Some practitioners keep the best models trained during cross-validation. Following the example above, you'd keep 5 linear regression models. Then, during the deployment stage, you'd average their predictions for each prediction.

That's not how cross-validation works.

There are two problems with this approach:

It uses fewer data for training;
It leads to increased costs due to having to maintain many models.

Fewer data

By not re-training, you're not using all available instances for creating a model.

This can lead to a sub-optimal model unless you have tons of data. Training with all available instances is likely to generalize better.

Re-training is especially important in time series because the most recent observations are used for testing. By not re-training in these, the model might miss newly emerged patterns.

Increased costs

One can argue that combining the 5 models trained during cross-validation leads to better performance.

Yet, it's important to understand the implications. You're no longer using a simple, interpretable, linear regression.

Your model is an ensemble whose individual models are trained by random subsampling. Random subsampling is a way of introducing diversity in ensembles. Ensembles often perform better than single models. But, they also lead to extra costs and lower transparency.

What if you just keep one, instead of combining all models?

That would solve the problem of increased costs. Yet, it's not clear which version of the model you should choose.

There are two reasons re-training can be skipped. If the data set is large or if re-training is too costly. These two issues are often linked.

Re-training – Practical example

Here's an example of how you can re-train the best model after cross-validation:

from sklearn.datasets import make_regression
from sklearn.ensemble import RandomForestRegressor
from sklearn.model_selection import GridSearchCV, KFold

# creating a dummy dataset
X, y = make_regression(n_samples=100)

# 5-fold cross-validation
cv = KFold(n_splits=5)

# optimizing the number of trees of a RF
model = RandomForestRegressor()
param_search = {'n_estimators': [10, 50, 100]}

# applying cross-validation with a grid-search
# and re-training the best model afterwards
gs = GridSearchCV(estimator=model, cv=cv, refit=True, param_grid=param_search)
gs.fit(X, y)

The goal is to optimize the number of trees in a Random Forest. This is done with the GridSearchCV class from scikit-learn. You can set the parameter refit=True, and the best model is re-trained after cross-validation automatically.

You can do this explicitly by getting the best parameters from GridSearchCV to initialize a new model:

best_model = RandomForestRegressor(**gs.best_params_)
best_model.fit(X, y)

Getting Reliable Performance Estimates

When developing a model, you want to achieve three things:

Select a model among many alternatives;
Train the selected model and deploy it;
Get a reliable estimate of the performance of the selected model.

Cross-validation and re-training cover the first two points, but not the third.

Why is that?

Cross-validation is often repeated several times before selecting a final model. You test different transformations and hyperparameters. So, you end up adjusting your method until you're happy with the result.

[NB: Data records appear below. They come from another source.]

--- src/rtl/cdb_req_fifo.sv ---
// Per-requester result FIFO; clear empties it and overrides push/pop.
module cdb_req_fifo
  import cdb_pkg::*;
#(
  parameter int DEPTH = 2,
  parameter int CW    = $clog2(DEPTH + 1)
) (
  input  logic          clk,
  input  logic          reset,
  input  logic          clear,
  input  logic          push,
  input  logic          pop,
  input  cdb_entry_t    din,
  output logic [CW-1:0] count,
  output cdb_entry_t    head
);

  localparam int AW = (DEPTH > 1) ? $clog2(DEPTH) : 1;

  cdb_entry_t    mem [DEPTH];
  logic [AW-1:0] rd_ptr;
  logic [AW-1:0] wr_ptr;

  always_ff @(posedge clk or negedge reset) begin
    if (!reset) begin
      rd_ptr <= '0;
      wr_ptr <= '0;
      count  <= '0;
    end else if (clear) begin
      rd_ptr <= '0;
      wr_ptr <= '0;
      count  <= '0;
    end else begin
      if (push)
        wr_ptr <= wr_ptr + AW'(1);
      if (pop)
        rd_ptr <= rd_ptr + AW'(1);
      case ({push, pop})
        2'b10:   count <= count + CW'(1);
        2'b01:   count <= count - CW'(1);
        default: count <= count;
      endcase
    end
  end

  // Storage needs no reset: count gates every read.
  always_ff @(posedge clk) begin
    if (push && !clear)
      mem[wr_ptr] <= din;
  end

  assign head = mem[rd_ptr];

endmodule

This can lead to overfitting because the details of the validation sets can leak into the model. Thus, the performance estimate you get from cross-validation can be too optimistic. You can read more about this in the article in reference [2].

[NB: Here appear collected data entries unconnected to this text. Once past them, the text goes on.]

**src/rtl/seg7_pkg.sv**
```systemverilog
// seg7_pkg: segment patterns (active-low gfedcba) and BCD decode shared by the display blocks
package seg7_pkg;

    localparam logic [6:0] SEG_0     = 7'h40;
    localparam logic [6:0] SEG_1     = 7'h79;
    localparam logic [6:0] SEG_2     = 7'h24;
    localparam logic [6:0] SEG_3     = 7'h30;
    localparam logic [6:0] SEG_4     = 7'h19;
    localparam logic [6:0] SEG_5     = 7'h12;
    localparam logic [6:0] SEG_6     = 7'h02;
    localparam logic [6:0] SEG_7     = 7'h78;
    localparam logic [6:0] SEG_8     = 7'h00;
    localparam logic [6:0] SEG_9     = 7'h10;
    localparam logic [6:0] SEG_DASH  = 7'h3F;
    localparam logic [6:0] SEG_BLANK = 7'h7F;
    localparam logic [3:0] AN_OFF    = 4'hF;

    function automatic logic [6:0] bcd_to_seg(input logic [3:0] bcd);
        case (bcd)
            4'd0:    return SEG_0;
            4'd1:    return SEG_1;
            4'd2:    return SEG_2;
            4'd3:    return SEG_3;
            4'd4:    return SEG_4;
            4'd5:    return SEG_5;
            4'd6:    return SEG_6;
            4'd7:    return SEG_7;
            4'd8:    return SEG_8;
            4'd9:    return SEG_9;
            default: return SEG_DASH;
        endcase
    endfunction

endpackage

```
**src/rtl/seg7_decode.sv**
```systemverilog
// seg7_decode: combinational BCD + blank -> active-low segments
//   bcd   in  4  digit value, 10..15 shown as a dash
//   blank in  1  force all segments off
//   seg   out 7  gfedcba, active-low
module seg7_decode
    import seg7_pkg::*;
(
    input  logic [3:0] bcd,
    input  logic       blank,
    output logic [6:0] seg
);
    assign seg = blank ? SEG_BLANK : bcd_to_seg(bcd);
endmodule

```
**src/rtl/seg7_scan_mux.sv**
```systemverilog
// seg7_scan_mux: frame-snapshotted 4-digit multiplexer with blanking, dead time and dimming
//   clk, reset              clock, async active-high reset
//   digit0..digit3          BCD digits, digit0 rightmost
//   dp_mask, blank_lz, duty decimal points, leading-zero blanking, brightness
//   an, seg, dp             active-low anodes (bit i = digit i), segments, decimal point
//   frame_tick              one-clock pulse after each snapshot
module seg7_scan_mux
    import seg7_pkg::*;
#(
    parameter int PRESCALE = 50000,
    parameter int DEAD     = 16
) (
    input  logic       clk,
    input  logic       reset,
    input  logic [3:0] digit0,
    input  logic [3:0] digit1,
    input  logic [3:0] digit2,
    input  logic [3:0] digit3,
    input  logic [3:0] dp_mask,
    input  logic       blank_lz,
    input  logic [1:0] duty,
    output logic [3:0] an,
    output logic [6:0] seg,
    output logic       dp,
    output logic       frame_tick
);
    localparam int CW = $clog2(PRESCALE);
    logic [CW-1:0]   cnt;
    logic [1:0]      slot;
    logic [3:0][3:0] sh_digit;
    logic [3:0]      sh_dp;
    logic            sh_lz;
    logic [1:0]      sh_duty;
    logic [3:0]      blank;
    logic [31:0]     on_end;
    logic            last, frame_end, win;
    logic [6:0]      seg_next;
    assign last      = cnt == CW'(PRESCALE - 1);
    assign frame_end = last && slot == 2'd3;
    // Blanking cascades from the leftmost digit; digit0 always shows
    assign blank[3] = sh_lz && sh_digit[3] == 4'd0;
    assign blank[2] = blank[3] && sh_digit[2] == 4'd0;
    assign blank[1] = blank[2] && sh_digit[1] == 4'd0;
    assign blank[0] = 1'b0;
    assign on_end = (32'(sh_duty) + 32'd1) * 32'(PRESCALE / 4);
    assign win    = 32'(cnt) >= 32'(DEAD) && 32'(cnt) < on_end;
    seg7_decode u_decode (
        .bcd  (sh_digit[slot]),
        .blank(blank[slot]),
        .seg  (seg_next)
    );
    always_ff @(posedge clk or posedge reset) begin
        if (reset) begin
            cnt        <= '0;
            slot       <= 2'd0;
            sh_digit   <= '0;
            sh_dp      <= 4'b0000;
            sh_lz      <= 1'b1;
            sh_duty    <= 2'd3;
            an         <= AN_OFF;
            seg        <= SEG_BLANK;
            dp         <= 1'b1;
            frame_tick <= 1'b0;
        end else begin
            cnt  <= last ? '0 : cnt + CW'(1);
            slot <= last ? slot + 2'd1 : slot;
            if (frame_end) begin
                sh_digit <= {digit3, digit2, digit1, digit0};
                sh_dp    <= dp_mask;
                sh_lz    <= blank_lz;
                sh_duty  <= duty;
            end
            an         <= win ? ~(4'b0001 << slot) : AN_OFF;
            seg        <= seg_next;
            dp         <= ~(win && !blank[slot] && sh_dp[slot]);
            frame_tick <= frame_end;
        end
    end
endmodule
```
**config.mk**
```make
export PLATFORM = sky130hd
export DESIGN_NAME = seg7_scan_mux
export DESIGN_NICKNAME = d
export VERILOG_FILES = /design/src/rtl/seg7_pkg.sv /design/src/rtl/seg7_decode.sv /design/src/rtl/seg7_scan_mux.sv
export SDC_FILE = /design/constraint.sdc
export NUM_CORES = 1
export LEC_CHECK = 0
export CAP_MARGIN = 20
export CELL_PAD_IN_SITES_DETAIL_PLACEMENT = 0
export CELL_PAD_IN_SITES_GLOBAL_PLACEMENT = 1
export CORE_MARGIN = 4
export CORE_UTILIZATION = 40
export DETAILED_ROUTE_END_ITERATION = 12
export HOLD_SLACK_MARGIN = 0.03
export MAX_ROUTING_LAYER = met4
export PLACE_DENSITY_LB_ADDON = 0.12
export SKIP_LAST_GASP = 1
export SLEW_MARGIN = 25
export SYNTH_ARGS = -nofsm -noshare
export SYNTH_HDL_FRONTEND = slang
export SYNTH_SLANG_ARGS = --single-unit
```
**constraint.sdc**
```tcl
create_clock -name clk -period 3 [get_ports clk]
set_input_delay 0.45 -clock clk [delete_from_list [all_inputs] [get_ports clk]]
set_output_delay 0.45 -clock clk [all_outputs]
set_load 0.02 [all_outputs]
```
==> results_dict.tcl <==
set metrics [dict create \
    drive_gt1_frac 0.223 \
    grt-ovfl-total 0 \
    cts_tree "done" \
    power.leakage_uw 0.00159 \
    worstMarginPinSlew_ps 588 \
    synth_seq_cells 54 \
    grt_max_degree 28 \
    ff2ff_setup_slack_ps 200 \
    core_um2 7250 \
    critical_path.max_stage_delay_ps 540 \
    fin_ws_ps 198 \
    dr.pass1.iters 4 \
    syn_nets 308 \
    timing.final.crit_share 0.934 \
    yosys_most_used_dff "dfrtp_1" \
    rsz0062_at_grt "false" \
    worst_path_most_repeated_cell "ha_1" \
    clockRootBuffer "clkbuf_8" \
    grt_pass1_vias 2041 \
    initial_core_util 0.411 \
    synthCells 252 \
    row_count 31 \
    synth_top_cell_by_area "dfrtp_1" \
    cts_buffers 5 \
    io_pins 38 \
    ys.warnings.count 0 \
    nFillCells 698 \
    vias 1989 \
    finClkSkew_ps 9.48 \
    power.density_nw_per_um2 376 \
    final-seq-area_um2 1370 \
    required_ps 3220 \
    grt_first_pass_wirelength_mm 10.3 \
    place_area_um2 3480 \
    multi_input_area_um2 1540 \
    slew_headroom 0.608 \
    nNetsFinal 351 \
    clkPwrFrac 0.304 \
    routed_wl_mm 5.90 \
    slew_viol_final 0 \
    die_x_um 94.3 \
    max-cap-violations 0 \
    p_comb_frac 0.124 \
    via_per_inst 5.04 \
    seqPwrFrac 0.571 \
    yosysTopAreaCellShare 0.327 \
    finalSetupViolations 0 \
    drcViolationCount 0 \
    critical_path.startpoint_type "flip-flop" \
    cts_setup_buffers 0 \
    die-area_um2 8900 \
    peakVddDrop_uv 185 \
    critPathSlowestCell "dfstp_2" \
    cts_hold_buf 0 \
    async_flop_share 1.00 \
    wire_per_inst_um 14.9 \
    critPathMaxFanout 5 \
    grt_usage 0.152 \
    clk_latency_ps 310 \
    diodes 0 \
    outcome "finished, final reports clean" \
    pre_cts_slack_ps -13.8 \
    dp_hpwl_mm 4.39 \
    synth-edff-count 0 \
    synth.distinct_cells 41 \
    finalCriticalPeriod_ps 2800 \
    p_sw_frac 0.248 \
    switchingPower_uw 335 \
    syn_to_final_growth_pct 20.5 \
    antenna_found_initial 0 \
    ys_seq_area_frac 0.460 \
    port_buffers 37 \
    cts.sink_count 54 \
    path_class "reg2reg" \
    gp_congestion 0.776 \
    ant_nets 0 \
    end_kind "flip-flop" \
    hp-class "reg2reg" \
    finalSetupTns_ps 0 \
    cp_cell_sequence "inv_1, ha_4, xnor2_1, ha_1, a31o_2, a21oi_1, ha_1, a211o_1, a21o_1, a21oi_4, nand4_1" \
    die_h_um 94.3 \
    netlist_top_cells_area "dfrtp_1, dfstp_2, ha_1, mux2_2, mux4_2" \
    p_int_uw 1020 \
    first_iter_violations 111 \
    final_hold_viol_count 0 \
    htree_levels 2 \
    cts_buffer_depth 2 \
    fin_area_um2 3590 \
    netlist_area_um2 2980 \
    max_freq_ghz 0.357 \
    cp.arrival_ps 3020 \
    clk_pin_slew_worst_paths_ps 100 \
    avgSynthCellArea_um2 11.8 \
]
sequential cells by signal (all words and copies together), names as in the netlist:
name / flops
sh_digit: 16
sh_lz: 1
frame_tick: 1
sh_dp: 4
sh_duty: 2
cnt: 16
an: 4
seg: 7
dp: 1
slot: 2
cells in the mapped netlist, types with 5 or more instances:
library cell / number
inv_1: 16
and3_1: 5
mux2_2: 23
xor2_1: 7
dfrtp_1: 39
ha_1: 31
nor2_1: 11
dfstp_2: 15
nand4_1: 10
o21ai_0: 7
a21oi_1: 12
nand3_1: 11
mux4_2: 5
nand2_1: 10
xnor2_1: 8
stage by stage:
stage | hold WS (ps) | util | power, uW | std cells
floorplan | 443 | - | 877 | 252
global placement | 475 | 0.480 | 952 | 387
detailed placement | 483 | 0.480 | 953 | 387
CTS | 497 | 0.493 | 1370 | 395
global route | 515 | 0.495 | 1420 | 395
finish | 490 | 0.495 | 1350 | 395
cell usage in the layout, fill, tap and decap left out, types with 8 or more instances in the layout:
master | Yosys | final
inv_1 | 16 | 15
nor2_1 | 11 | 11
clkdlybuf4s50_1 | 0 | 37
dfstp_2 | 15 | 15
dfrtp_1 | 39 | 39
nand2_1 | 10 | 10
nand4_1 | 10 | 10
xnor2_1 | 8 | 8
mux2_2 | 23 | 23
ha_1 | 31 | 30
a21oi_1 | 12 | 11
nand3_1 | 11 | 11
path summary, 6_finish.rpt:
| kind | start | to | depth (start not counted) |
|---|---|---|---|
| min in group asynchronous | reset | sh_digit[4] | 2 |
| hold reg to reg | cnt[0] | cnt[0] | 1 |
| setup / recovery | sh_duty[0] | an[2] | 11 |
| setup reg to reg | sh_duty[0] | an[2] | 11 |
| max in group asynchronous | reset | sh_duty[1] | 3 |
| hold / removal | cnt[0] | cnt[0] | 1 |
worst max-delay path: cells and delay by family (launching register included):
kind            cells  cell delay (ps)
compound gates      5             1030
xor+xnor            1              150
simple gates        1              140
buf+inv             1              110
fa+ha+maj           3              740
flops               1              540
per-layer routing:
| metal | part of all wire | up-vias | track usage |
|---|---|---|---|
| li1 | - | 987 | - |
| met1 | 0.51 | 959 | 0.221 |
| met2 | 0.44 | 38 | 0.222 |
| met3 | 0.040 | 5 | 0.0287 |
| met4 | 0.012 | 0 | 0.0361 |
| met5 | 0 | - | - |
power by group through the flow:
stage	registers, uW	logic (uW)	clock network [uW]
after detailed placement	786	167	0
after floorplan	795	82.0	0
after global routing	776	189	453
after global placement	785	167	0
after CTS	773	168	429
final	772	168	411
cells by family (layout without fill, tap and decap cells):
logic type	count (synthesis)	after routing	synth area share
fa+ha+maj	31	31	0.130
xor+xnor	15	15	0.0441
buf+inv	23	67	0.0327
flops	54	54	0.460
mux	31	31	0.135
simple gates	65	65	0.131
compound gates	33	33	0.0684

This is one of the reasons why Kaggle competitions have two leaderboards, one public and another private. This prevents competitors from overfitting the test set.

So, how do you solve this problem?

You should make an extra evaluation step. After cross-validation, you evaluate the selected model in a held-out test set. The full workflow is like this:

Split the available data into training and testing sets;
Apply cross-validation with the training set to select a model;
Re-train the chosen model using the training data and evaluate it on the test set. This provides you with an unbiased performance estimate;
Re-train the chosen model using all available data and deploy it.

Here's a visual description of this process:

Applying cross-validation with training data. After cross-validation, re-training the chosen model and evaluate it on the test set. Finally, re-train the chosen model and deploy it. Image by author.

Practical example

Here's a practical example of the complete process using scikit-learn. You can check the comments for more context.

import numpy as np
import pandas as pd

from sklearn.datasets import make_regression
from sklearn.ensemble import RandomForestRegressor
from sklearn.metrics import r2_score
from sklearn.model_selection import (GridSearchCV,
                                     KFold,
                                     train_test_split)
# creating a dummy data set
X, y = make_regression(n_samples=100)

# train test split
X_train, X_test, y_train, y_test = 
   train_test_split(X, y, shuffle=False, test_size=0.2)

# cv procedure
cv = KFold(n_splits=5)

# defining the search space
# a simple optimization of the number of trees of a RF
model = RandomForestRegressor()
param_search = {'n_estimators': [10, 50, 100]}

# applying CV with a gridsearch on the training data
gs = GridSearchCV(estimator=model, 
                  cv=cv, 
                  param_grid=param_search)
## the proper way of doing model selection
gs.fit(X_train, y_train)

# re-training the best approach for testing
chosen_model = RandomForestRegressor(**gs.best_params_)
chosen_model.fit(X_train, y_train)

# inference on test set and evaluation
preds = chosen_model.predict(X_test)
## unbiased performance estimate on test set
estimated_performance = r2_score(y_test, preds)

# final model for deployment
final_model = RandomForestRegressor(**gs.best_params_)
final_model.fit(X, y)

Nested cross-validation

The above is a simplified version of what's called nested cross-validation.

In nested cross-validation, you carry out a full internal cross-validation process in each fold of an external cross-validation process. The goal of the internal process is to select the best model. Then, the external process provides unbiased performance estimates for this model.

Nested cross-validation becomes inefficient quite quickly. It's only practical on small data sets.

Most practitioners settle for the process exemplified above. If you have a large data set, you can also replace the cross-validation procedure with a single split. This way, you get three partitions: training, validation, and testing.

Key Takeaways

Nesting and re-training are two essential aspects of cross-validation.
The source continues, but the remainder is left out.